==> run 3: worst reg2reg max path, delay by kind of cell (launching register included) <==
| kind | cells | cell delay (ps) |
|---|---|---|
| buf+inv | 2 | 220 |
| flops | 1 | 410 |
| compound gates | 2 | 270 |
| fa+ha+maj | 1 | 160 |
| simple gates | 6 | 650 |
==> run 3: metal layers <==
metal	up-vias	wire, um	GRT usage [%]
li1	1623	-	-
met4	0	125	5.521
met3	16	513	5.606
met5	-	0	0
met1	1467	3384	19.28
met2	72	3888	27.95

- - - -

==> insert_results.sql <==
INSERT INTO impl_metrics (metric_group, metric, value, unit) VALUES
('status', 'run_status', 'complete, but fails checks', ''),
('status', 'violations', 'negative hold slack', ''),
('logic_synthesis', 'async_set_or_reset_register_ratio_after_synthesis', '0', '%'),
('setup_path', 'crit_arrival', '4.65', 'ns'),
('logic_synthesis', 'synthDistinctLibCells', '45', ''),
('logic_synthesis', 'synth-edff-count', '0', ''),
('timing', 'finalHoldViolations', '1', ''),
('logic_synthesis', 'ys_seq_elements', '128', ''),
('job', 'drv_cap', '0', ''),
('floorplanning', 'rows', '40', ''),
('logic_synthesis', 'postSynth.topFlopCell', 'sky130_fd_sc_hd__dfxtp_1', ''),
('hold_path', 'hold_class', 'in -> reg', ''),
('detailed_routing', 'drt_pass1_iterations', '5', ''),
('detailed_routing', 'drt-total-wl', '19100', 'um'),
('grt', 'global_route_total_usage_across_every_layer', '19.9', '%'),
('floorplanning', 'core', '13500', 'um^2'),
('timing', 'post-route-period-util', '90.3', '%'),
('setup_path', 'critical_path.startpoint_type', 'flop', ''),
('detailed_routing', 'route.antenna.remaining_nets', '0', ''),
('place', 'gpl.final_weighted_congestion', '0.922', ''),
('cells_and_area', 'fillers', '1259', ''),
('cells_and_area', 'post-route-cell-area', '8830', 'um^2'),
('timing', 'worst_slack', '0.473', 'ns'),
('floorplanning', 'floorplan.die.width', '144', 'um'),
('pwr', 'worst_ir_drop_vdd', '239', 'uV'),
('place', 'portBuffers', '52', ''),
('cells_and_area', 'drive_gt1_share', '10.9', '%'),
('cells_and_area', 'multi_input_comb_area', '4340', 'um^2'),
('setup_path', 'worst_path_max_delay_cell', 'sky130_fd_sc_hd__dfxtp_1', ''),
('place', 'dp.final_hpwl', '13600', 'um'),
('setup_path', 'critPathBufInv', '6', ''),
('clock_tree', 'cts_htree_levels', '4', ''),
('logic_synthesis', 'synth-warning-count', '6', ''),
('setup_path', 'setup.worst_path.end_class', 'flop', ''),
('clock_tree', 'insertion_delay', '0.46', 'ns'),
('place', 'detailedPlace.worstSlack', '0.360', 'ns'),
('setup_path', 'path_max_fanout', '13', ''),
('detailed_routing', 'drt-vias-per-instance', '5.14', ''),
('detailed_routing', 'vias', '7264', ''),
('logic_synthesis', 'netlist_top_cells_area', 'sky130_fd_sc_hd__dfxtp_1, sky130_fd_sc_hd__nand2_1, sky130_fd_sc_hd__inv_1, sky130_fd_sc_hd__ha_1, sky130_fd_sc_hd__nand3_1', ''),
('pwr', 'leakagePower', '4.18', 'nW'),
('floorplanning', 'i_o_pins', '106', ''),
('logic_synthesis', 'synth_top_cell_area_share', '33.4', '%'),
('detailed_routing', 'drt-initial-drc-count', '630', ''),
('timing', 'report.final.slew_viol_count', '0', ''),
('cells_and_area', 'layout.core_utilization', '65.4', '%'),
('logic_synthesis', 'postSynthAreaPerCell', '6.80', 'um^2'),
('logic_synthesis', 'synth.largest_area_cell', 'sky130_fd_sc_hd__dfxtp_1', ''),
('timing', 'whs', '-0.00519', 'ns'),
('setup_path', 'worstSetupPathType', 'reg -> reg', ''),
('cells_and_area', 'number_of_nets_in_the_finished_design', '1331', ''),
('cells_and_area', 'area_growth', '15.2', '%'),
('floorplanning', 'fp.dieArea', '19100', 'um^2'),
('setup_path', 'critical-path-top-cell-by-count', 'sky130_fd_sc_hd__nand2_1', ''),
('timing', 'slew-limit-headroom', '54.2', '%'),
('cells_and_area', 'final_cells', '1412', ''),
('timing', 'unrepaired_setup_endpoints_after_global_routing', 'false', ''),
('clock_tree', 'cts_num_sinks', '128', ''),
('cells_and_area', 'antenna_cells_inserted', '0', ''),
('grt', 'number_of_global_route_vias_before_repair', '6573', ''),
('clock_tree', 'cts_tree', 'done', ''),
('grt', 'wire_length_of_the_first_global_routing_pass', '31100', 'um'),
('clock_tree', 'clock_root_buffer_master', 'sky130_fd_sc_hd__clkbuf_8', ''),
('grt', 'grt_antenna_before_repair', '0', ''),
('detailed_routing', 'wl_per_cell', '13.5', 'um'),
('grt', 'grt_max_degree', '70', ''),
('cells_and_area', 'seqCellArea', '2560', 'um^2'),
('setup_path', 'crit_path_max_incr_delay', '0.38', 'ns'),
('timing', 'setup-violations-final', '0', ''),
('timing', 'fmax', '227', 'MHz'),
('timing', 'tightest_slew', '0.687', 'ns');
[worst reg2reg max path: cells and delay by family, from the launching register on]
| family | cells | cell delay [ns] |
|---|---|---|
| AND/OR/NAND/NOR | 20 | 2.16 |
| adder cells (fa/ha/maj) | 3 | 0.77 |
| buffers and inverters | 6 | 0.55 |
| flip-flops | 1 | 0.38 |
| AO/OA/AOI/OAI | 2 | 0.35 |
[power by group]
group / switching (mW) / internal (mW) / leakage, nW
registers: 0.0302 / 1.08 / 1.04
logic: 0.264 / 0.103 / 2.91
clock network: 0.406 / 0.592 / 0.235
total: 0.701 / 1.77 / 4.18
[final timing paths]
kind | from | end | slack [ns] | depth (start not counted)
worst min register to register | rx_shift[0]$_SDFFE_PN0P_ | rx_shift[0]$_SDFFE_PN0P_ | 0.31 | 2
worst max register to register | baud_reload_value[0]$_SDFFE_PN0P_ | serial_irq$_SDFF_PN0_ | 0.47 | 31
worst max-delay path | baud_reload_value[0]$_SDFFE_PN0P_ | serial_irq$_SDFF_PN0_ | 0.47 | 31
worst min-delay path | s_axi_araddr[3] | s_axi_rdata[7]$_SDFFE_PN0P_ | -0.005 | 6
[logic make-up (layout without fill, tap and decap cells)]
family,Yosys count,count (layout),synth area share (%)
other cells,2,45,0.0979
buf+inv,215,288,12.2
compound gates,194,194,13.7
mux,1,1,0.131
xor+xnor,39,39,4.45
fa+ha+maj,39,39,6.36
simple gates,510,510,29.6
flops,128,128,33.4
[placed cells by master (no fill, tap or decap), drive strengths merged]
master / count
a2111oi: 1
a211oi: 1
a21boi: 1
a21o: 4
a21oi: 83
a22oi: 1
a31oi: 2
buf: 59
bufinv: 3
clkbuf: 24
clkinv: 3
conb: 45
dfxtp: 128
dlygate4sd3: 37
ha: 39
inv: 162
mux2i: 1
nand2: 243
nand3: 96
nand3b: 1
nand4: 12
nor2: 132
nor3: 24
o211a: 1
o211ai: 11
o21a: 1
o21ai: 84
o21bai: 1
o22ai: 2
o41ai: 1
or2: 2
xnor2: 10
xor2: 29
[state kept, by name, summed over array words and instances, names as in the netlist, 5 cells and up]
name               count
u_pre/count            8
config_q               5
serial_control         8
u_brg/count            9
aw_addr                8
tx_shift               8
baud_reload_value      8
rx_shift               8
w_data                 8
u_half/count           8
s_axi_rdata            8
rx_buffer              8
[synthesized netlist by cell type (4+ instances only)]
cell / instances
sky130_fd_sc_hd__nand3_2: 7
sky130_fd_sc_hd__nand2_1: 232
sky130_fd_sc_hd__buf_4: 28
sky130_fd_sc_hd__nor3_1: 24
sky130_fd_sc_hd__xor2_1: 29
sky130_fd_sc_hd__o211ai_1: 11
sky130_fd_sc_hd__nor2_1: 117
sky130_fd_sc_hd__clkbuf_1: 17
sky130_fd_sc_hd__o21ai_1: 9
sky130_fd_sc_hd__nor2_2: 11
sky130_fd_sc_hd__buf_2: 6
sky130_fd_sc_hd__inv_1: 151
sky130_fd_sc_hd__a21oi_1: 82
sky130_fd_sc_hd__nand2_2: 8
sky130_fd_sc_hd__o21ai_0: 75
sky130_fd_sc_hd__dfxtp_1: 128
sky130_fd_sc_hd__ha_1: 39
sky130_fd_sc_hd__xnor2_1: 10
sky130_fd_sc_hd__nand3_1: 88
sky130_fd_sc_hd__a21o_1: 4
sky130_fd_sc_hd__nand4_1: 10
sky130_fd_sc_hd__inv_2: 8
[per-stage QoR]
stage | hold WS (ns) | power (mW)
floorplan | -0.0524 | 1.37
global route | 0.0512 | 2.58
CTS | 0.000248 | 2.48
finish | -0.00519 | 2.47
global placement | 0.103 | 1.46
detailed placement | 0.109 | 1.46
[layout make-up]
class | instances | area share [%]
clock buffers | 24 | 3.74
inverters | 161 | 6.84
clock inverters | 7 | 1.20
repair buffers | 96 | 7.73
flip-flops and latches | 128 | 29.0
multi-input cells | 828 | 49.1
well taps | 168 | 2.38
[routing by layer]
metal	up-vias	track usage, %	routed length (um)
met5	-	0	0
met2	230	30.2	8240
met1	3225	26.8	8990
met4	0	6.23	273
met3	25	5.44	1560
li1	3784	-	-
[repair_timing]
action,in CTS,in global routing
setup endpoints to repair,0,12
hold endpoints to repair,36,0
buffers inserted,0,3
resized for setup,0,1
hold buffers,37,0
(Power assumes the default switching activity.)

- - - -

__REQUIRED WORK__. Using the entries above, output exactly the lines between the line holding "run 3: worst" and the line holding "fa+ha+maj | 1 | 160 |", end lines included, and nothing more.

__TASK OUTPUT__.
==> run 3: worst reg2reg max path, delay by kind of cell (launching register included) <==
| kind | cells | cell delay (ps) |
|---|---|---|
| buf+inv | 2 | 220 |
| flops | 1 | 410 |
| compound gates | 2 | 270 |
| fa+ha+maj | 1 | 160 |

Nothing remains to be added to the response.